Top of DATA TO USE
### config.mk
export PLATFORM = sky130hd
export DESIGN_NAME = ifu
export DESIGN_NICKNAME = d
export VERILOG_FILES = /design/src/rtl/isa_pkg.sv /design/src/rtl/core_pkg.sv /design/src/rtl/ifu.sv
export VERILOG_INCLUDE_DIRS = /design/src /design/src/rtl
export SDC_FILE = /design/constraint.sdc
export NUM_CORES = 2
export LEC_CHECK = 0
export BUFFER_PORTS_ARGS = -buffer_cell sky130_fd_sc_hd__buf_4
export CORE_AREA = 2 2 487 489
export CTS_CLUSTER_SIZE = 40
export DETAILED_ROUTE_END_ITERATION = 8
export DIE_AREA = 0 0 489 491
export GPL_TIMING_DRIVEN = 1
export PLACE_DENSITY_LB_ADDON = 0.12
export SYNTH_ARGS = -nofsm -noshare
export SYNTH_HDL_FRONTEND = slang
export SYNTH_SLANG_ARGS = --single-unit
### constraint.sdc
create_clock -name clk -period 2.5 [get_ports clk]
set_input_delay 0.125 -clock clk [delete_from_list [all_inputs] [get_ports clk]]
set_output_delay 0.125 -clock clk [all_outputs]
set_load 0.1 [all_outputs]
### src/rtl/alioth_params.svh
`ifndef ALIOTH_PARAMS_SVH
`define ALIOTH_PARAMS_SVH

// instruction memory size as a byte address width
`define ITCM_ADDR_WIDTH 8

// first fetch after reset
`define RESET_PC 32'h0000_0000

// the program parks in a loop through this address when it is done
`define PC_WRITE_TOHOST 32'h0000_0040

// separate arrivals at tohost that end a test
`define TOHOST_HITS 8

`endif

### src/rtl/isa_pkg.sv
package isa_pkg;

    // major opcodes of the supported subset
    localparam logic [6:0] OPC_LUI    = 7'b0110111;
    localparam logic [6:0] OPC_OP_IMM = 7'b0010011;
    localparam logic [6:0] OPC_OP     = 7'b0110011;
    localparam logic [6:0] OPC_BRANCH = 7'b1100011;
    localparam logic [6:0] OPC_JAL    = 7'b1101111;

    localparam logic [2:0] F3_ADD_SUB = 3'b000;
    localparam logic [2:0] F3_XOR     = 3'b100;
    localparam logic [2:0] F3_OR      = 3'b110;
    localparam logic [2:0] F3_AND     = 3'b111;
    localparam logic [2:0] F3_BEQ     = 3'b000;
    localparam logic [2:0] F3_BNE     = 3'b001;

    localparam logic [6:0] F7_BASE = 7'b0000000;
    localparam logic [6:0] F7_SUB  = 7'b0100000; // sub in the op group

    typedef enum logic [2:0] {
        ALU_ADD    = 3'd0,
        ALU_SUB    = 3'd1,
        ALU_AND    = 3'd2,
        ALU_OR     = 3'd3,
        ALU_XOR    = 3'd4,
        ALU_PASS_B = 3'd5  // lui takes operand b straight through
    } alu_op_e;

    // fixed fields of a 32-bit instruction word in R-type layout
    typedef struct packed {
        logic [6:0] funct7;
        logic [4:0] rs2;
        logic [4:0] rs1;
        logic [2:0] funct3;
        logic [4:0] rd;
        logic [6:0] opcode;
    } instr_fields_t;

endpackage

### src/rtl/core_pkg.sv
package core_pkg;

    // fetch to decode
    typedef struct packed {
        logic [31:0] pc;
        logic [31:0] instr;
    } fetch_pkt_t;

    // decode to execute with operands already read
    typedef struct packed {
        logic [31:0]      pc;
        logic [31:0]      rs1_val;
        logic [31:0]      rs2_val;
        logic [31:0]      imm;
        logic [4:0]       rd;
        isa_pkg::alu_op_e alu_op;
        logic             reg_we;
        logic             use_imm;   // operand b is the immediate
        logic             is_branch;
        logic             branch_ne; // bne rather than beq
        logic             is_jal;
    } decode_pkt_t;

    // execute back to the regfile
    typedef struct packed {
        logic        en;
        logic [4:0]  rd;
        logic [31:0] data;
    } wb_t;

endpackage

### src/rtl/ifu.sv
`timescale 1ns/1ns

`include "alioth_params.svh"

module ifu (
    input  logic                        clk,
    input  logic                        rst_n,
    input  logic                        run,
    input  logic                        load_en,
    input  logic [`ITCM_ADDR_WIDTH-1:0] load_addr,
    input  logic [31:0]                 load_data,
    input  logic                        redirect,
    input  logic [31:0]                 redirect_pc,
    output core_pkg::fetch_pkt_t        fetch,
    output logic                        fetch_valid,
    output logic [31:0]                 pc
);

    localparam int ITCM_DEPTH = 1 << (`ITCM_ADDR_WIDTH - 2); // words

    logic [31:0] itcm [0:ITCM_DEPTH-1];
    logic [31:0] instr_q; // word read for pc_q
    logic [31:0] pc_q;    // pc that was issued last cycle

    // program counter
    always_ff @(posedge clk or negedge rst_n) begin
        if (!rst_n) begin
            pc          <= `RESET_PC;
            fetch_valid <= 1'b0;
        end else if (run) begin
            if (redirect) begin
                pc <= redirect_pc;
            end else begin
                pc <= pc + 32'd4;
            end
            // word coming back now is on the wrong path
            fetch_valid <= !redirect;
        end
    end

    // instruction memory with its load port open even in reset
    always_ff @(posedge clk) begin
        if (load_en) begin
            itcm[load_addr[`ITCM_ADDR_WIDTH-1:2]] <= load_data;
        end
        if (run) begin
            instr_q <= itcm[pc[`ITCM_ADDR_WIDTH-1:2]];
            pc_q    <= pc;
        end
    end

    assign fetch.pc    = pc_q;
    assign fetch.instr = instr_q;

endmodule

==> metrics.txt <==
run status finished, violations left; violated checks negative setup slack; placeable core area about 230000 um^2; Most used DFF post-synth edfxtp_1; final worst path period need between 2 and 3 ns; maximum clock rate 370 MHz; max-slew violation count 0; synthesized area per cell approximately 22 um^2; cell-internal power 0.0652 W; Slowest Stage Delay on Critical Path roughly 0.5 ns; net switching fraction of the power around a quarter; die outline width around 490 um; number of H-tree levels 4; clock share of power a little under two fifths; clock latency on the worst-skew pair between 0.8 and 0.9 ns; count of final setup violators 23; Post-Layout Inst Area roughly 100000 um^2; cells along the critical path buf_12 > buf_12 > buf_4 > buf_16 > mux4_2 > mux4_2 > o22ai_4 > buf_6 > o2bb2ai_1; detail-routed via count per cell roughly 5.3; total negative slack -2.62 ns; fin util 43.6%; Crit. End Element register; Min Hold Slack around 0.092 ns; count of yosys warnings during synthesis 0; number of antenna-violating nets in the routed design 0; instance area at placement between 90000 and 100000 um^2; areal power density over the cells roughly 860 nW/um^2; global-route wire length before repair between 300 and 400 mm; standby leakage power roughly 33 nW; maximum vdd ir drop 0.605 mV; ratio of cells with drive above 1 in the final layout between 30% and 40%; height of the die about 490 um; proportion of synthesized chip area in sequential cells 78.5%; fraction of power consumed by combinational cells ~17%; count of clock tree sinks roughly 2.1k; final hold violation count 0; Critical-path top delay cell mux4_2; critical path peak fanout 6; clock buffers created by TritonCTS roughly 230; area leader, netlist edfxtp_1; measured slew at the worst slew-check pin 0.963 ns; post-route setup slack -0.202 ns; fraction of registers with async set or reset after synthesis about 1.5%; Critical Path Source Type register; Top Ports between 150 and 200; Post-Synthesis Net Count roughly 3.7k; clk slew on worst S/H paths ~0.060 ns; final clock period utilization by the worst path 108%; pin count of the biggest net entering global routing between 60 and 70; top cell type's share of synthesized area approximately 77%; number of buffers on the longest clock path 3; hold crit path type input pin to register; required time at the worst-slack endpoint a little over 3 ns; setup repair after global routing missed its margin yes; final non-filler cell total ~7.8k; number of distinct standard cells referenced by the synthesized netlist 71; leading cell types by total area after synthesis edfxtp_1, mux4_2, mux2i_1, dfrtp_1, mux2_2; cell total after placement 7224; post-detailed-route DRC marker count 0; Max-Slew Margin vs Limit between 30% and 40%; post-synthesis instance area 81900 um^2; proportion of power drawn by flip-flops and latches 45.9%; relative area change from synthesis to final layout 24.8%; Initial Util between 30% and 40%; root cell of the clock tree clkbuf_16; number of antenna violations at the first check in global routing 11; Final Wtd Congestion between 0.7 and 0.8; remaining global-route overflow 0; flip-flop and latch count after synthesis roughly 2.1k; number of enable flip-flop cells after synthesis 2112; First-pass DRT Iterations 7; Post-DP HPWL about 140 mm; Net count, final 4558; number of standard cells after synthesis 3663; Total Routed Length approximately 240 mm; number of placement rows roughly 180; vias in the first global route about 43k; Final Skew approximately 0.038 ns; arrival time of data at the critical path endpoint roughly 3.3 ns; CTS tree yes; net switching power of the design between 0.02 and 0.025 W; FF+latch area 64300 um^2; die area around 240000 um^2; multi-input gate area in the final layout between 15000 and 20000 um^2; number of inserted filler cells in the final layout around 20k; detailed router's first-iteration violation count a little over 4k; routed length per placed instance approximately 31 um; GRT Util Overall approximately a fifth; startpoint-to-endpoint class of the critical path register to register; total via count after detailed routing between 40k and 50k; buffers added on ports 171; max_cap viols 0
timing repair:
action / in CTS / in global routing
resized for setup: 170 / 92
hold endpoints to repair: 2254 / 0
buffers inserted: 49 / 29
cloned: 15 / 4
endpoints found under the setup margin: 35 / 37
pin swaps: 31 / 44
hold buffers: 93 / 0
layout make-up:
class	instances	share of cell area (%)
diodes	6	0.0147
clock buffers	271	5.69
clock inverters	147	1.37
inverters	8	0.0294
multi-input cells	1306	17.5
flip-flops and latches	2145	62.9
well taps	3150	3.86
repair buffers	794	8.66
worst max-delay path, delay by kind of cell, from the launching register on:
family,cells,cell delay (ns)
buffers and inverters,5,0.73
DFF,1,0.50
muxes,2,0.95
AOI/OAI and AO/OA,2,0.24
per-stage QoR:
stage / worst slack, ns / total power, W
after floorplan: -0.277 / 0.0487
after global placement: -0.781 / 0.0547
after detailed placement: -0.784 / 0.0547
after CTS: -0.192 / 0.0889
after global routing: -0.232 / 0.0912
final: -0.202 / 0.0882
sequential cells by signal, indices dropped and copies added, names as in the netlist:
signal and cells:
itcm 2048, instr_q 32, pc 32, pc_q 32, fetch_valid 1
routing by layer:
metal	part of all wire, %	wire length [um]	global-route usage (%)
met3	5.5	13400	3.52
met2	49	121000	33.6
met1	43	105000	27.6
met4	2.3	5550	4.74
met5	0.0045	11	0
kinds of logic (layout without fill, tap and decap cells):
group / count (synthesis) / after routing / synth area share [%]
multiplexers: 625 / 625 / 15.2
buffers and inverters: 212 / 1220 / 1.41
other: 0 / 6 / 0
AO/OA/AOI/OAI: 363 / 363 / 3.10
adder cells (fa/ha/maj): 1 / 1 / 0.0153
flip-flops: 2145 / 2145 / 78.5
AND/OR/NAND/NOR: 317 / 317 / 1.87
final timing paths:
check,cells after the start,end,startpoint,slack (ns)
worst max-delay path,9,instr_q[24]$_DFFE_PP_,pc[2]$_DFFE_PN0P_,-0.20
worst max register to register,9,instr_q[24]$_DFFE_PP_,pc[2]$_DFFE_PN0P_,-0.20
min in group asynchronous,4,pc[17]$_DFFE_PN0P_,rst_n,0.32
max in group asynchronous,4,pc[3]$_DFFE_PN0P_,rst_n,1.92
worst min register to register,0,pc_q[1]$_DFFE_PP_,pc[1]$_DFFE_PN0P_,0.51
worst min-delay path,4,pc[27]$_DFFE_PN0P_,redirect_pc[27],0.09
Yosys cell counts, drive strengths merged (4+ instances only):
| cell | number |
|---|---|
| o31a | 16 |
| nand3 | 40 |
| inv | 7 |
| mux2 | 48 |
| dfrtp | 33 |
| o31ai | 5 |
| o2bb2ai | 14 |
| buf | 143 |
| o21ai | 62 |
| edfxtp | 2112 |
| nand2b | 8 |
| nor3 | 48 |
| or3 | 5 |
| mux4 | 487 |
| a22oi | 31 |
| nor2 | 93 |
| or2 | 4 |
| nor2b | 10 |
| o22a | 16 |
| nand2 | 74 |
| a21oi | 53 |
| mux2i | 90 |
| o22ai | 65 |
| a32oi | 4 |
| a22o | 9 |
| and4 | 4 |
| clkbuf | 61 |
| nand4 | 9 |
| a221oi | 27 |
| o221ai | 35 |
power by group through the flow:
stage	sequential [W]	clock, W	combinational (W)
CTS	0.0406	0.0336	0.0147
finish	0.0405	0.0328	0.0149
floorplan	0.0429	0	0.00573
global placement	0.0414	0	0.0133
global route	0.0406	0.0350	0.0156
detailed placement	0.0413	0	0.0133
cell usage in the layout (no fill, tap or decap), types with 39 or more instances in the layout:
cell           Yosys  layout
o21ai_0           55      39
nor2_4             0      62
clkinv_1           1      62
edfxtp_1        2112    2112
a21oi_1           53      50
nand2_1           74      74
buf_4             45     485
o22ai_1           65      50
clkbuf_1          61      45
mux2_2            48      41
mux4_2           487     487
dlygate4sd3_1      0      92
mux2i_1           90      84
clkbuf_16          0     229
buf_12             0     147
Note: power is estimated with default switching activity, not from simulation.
Bottom of DATA TO USE
AIM OF THE TASK - Which lines of the records above contain the word "assign"? Show each of them.

WRITTEN ANSWER -
    assign fetch.pc    = pc_q;
    assign fetch.instr = instr_q;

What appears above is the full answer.